◆ EXERCISE REQUIREMENTS: The data below should be copied over with complete accuracy.

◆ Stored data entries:
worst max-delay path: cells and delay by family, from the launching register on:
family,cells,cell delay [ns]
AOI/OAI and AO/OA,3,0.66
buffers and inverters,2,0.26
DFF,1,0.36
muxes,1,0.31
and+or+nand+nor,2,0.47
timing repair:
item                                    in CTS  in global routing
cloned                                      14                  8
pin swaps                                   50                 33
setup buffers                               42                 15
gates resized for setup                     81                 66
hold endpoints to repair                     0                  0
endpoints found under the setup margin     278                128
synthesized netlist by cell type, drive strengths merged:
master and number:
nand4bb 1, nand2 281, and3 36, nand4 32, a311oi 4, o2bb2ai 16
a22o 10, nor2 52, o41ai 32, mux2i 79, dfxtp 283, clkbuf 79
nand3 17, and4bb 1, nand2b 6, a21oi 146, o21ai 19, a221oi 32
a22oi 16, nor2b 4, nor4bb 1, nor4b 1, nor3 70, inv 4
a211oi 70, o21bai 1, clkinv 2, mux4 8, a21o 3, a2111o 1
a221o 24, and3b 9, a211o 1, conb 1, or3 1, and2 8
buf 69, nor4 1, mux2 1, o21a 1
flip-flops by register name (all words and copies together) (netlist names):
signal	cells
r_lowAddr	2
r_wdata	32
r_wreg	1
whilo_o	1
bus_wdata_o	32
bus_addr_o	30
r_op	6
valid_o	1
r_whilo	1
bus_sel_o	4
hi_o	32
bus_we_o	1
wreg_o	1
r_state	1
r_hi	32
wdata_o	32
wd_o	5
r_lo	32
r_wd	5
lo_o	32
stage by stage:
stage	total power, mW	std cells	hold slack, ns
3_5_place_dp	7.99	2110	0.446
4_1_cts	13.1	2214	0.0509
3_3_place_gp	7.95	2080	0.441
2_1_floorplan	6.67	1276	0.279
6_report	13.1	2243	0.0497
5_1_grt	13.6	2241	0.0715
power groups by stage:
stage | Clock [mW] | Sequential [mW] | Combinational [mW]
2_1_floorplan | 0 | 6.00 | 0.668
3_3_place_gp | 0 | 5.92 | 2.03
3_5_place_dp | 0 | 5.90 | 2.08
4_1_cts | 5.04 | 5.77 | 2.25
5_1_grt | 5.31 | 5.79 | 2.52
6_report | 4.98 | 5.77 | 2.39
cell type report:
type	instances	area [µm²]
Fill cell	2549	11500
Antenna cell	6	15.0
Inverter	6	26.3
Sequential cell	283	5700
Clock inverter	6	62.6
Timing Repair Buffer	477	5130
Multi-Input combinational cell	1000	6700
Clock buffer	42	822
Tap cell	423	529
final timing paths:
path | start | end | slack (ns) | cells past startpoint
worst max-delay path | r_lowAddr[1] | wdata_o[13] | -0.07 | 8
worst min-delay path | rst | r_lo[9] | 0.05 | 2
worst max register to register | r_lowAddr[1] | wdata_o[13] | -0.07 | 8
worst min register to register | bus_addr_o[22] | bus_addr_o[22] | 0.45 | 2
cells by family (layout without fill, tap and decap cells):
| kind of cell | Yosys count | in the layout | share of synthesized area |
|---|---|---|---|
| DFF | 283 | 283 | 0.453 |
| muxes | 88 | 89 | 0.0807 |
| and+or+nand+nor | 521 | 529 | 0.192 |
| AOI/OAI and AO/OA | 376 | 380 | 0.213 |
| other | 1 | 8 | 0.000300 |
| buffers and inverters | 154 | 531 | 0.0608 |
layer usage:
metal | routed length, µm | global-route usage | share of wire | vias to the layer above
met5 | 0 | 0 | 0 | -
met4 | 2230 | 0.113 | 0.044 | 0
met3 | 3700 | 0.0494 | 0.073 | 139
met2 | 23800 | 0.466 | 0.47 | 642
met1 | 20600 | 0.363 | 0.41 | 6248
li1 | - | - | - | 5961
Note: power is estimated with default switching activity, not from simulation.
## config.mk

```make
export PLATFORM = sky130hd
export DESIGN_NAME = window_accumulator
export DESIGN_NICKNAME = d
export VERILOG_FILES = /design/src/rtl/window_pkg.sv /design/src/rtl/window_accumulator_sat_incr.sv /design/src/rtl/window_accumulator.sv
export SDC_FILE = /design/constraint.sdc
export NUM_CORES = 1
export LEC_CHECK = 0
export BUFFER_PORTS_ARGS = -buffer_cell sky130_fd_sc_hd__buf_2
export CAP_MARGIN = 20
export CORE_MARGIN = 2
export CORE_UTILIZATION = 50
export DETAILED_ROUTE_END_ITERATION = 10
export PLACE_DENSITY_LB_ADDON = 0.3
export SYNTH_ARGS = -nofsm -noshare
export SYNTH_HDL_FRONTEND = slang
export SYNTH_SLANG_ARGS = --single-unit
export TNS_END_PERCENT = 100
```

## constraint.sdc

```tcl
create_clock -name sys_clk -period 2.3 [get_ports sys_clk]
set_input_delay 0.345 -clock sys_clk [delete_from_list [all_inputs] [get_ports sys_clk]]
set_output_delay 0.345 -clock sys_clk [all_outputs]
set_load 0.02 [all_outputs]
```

◆ WRITTEN RESPONSE:
worst max-delay path: cells and delay by family, from the launching register on:
family,cells,cell delay [ns]
AOI/OAI and AO/OA,3,0.66
buffers and inverters,2,0.26
DFF,1,0.36
muxes,1,0.31
and+or+nand+nor,2,0.47
timing repair:
item                                    in CTS  in global routing
cloned                                      14                  8
pin swaps                                   50                 33
setup buffers                               42                 15
gates resized for setup                     81                 66
hold endpoints to repair                     0                  0
endpoints found under the setup margin     278                128
synthesized netlist by cell type, drive strengths merged:
master and number:
nand4bb 1, nand2 281, and3 36, nand4 32, a311oi 4, o2bb2ai 16
a22o 10, nor2 52, o41ai 32, mux2i 79, dfxtp 283, clkbuf 79
nand3 17, and4bb 1, nand2b 6, a21oi 146, o21ai 19, a221oi 32
a22oi 16, nor2b 4, nor4bb 1, nor4b 1, nor3 70, inv 4
a211oi 70, o21bai 1, clkinv 2, mux4 8, a21o 3, a2111o 1
a221o 24, and3b 9, a211o 1, conb 1, or3 1, and2 8
buf 69, nor4 1, mux2 1, o21a 1
flip-flops by register name (all words and copies together) (netlist names):
signal	cells
r_lowAddr	2
r_wdata	32
r_wreg	1
whilo_o	1
bus_wdata_o	32
bus_addr_o	30
r_op	6
valid_o	1
r_whilo	1
bus_sel_o	4
hi_o	32
bus_we_o	1
wreg_o	1
r_state	1
r_hi	32
wdata_o	32
wd_o	5
r_lo	32
r_wd	5
lo_o	32
stage by stage:
stage	total power, mW	std cells	hold slack, ns
3_5_place_dp	7.99	2110	0.446
4_1_cts	13.1	2214	0.0509
3_3_place_gp	7.95	2080	0.441
2_1_floorplan	6.67	1276	0.279
6_report	13.1	2243	0.0497
5_1_grt	13.6	2241	0.0715
power groups by stage:
stage | Clock [mW] | Sequential [mW] | Combinational [mW]
2_1_floorplan | 0 | 6.00 | 0.668
3_3_place_gp | 0 | 5.92 | 2.03
3_5_place_dp | 0 | 5.90 | 2.08
4_1_cts | 5.04 | 5.77 | 2.25
5_1_grt | 5.31 | 5.79 | 2.52
6_report | 4.98 | 5.77 | 2.39
cell type report:
type	instances	area [µm²]
Fill cell	2549	11500
Antenna cell	6	15.0
Inverter	6	26.3
Sequential cell	283	5700
Clock inverter	6	62.6
Timing Repair Buffer	477	5130
Multi-Input combinational cell	1000	6700
Clock buffer	42	822
Tap cell	423	529
final timing paths:
path | start | end | slack (ns) | cells past startpoint
worst max-delay path | r_lowAddr[1] | wdata_o[13] | -0.07 | 8
worst min-delay path | rst | r_lo[9] | 0.05 | 2
worst max register to register | r_lowAddr[1] | wdata_o[13] | -0.07 | 8
worst min register to register | bus_addr_o[22] | bus_addr_o[22] | 0.45 | 2
cells by family (layout without fill, tap and decap cells):
| kind of cell | Yosys count | in the layout | share of synthesized area |
|---|---|---|---|
| DFF | 283 | 283 | 0.453 |
| muxes | 88 | 89 | 0.0807 |
| and+or+nand+nor | 521 | 529 | 0.192 |
| AOI/OAI and AO/OA | 376 | 380 | 0.213 |
| other | 1 | 8 | 0.000300 |
| buffers and inverters | 154 | 531 | 0.0608 |
layer usage:
metal | routed length, µm | global-route usage | share of wire | vias to the layer above
met5 | 0 | 0 | 0 | -
met4 | 2230 | 0.113 | 0.044 | 0
met3 | 3700 | 0.0494 | 0.073 | 139
met2 | 23800 | 0.466 | 0.47 | 642
met1 | 20600 | 0.363 | 0.41 | 6248
li1 | - | - | - | 5961
Note: power is estimated with default switching activity, not from simulation.
## config.mk

```make
export PLATFORM = sky130hd
export DESIGN_NAME = window_accumulator
export DESIGN_NICKNAME = d
export VERILOG_FILES = /design/src/rtl/window_pkg.sv /design/src/rtl/window_accumulator_sat_incr.sv /design/src/rtl/window_accumulator.sv
export SDC_FILE = /design/constraint.sdc
export NUM_CORES = 1
export LEC_CHECK = 0
export BUFFER_PORTS_ARGS = -buffer_cell sky130_fd_sc_hd__buf_2
export CAP_MARGIN = 20
export CORE_MARGIN = 2
export CORE_UTILIZATION = 50
export DETAILED_ROUTE_END_ITERATION = 10
export PLACE_DENSITY_LB_ADDON = 0.3
export SYNTH_ARGS = -nofsm -noshare
export SYNTH_HDL_FRONTEND = slang
export SYNTH_SLANG_ARGS = --single-unit
export TNS_END_PERCENT = 100
```

## constraint.sdc

```tcl
create_clock -name sys_clk -period 2.3 [get_ports sys_clk]
set_input_delay 0.345 -clock sys_clk [delete_from_list [all_inputs] [get_ports sys_clk]]
set_output_delay 0.345 -clock sys_clk [all_outputs]
set_load 0.02 [all_outputs]
```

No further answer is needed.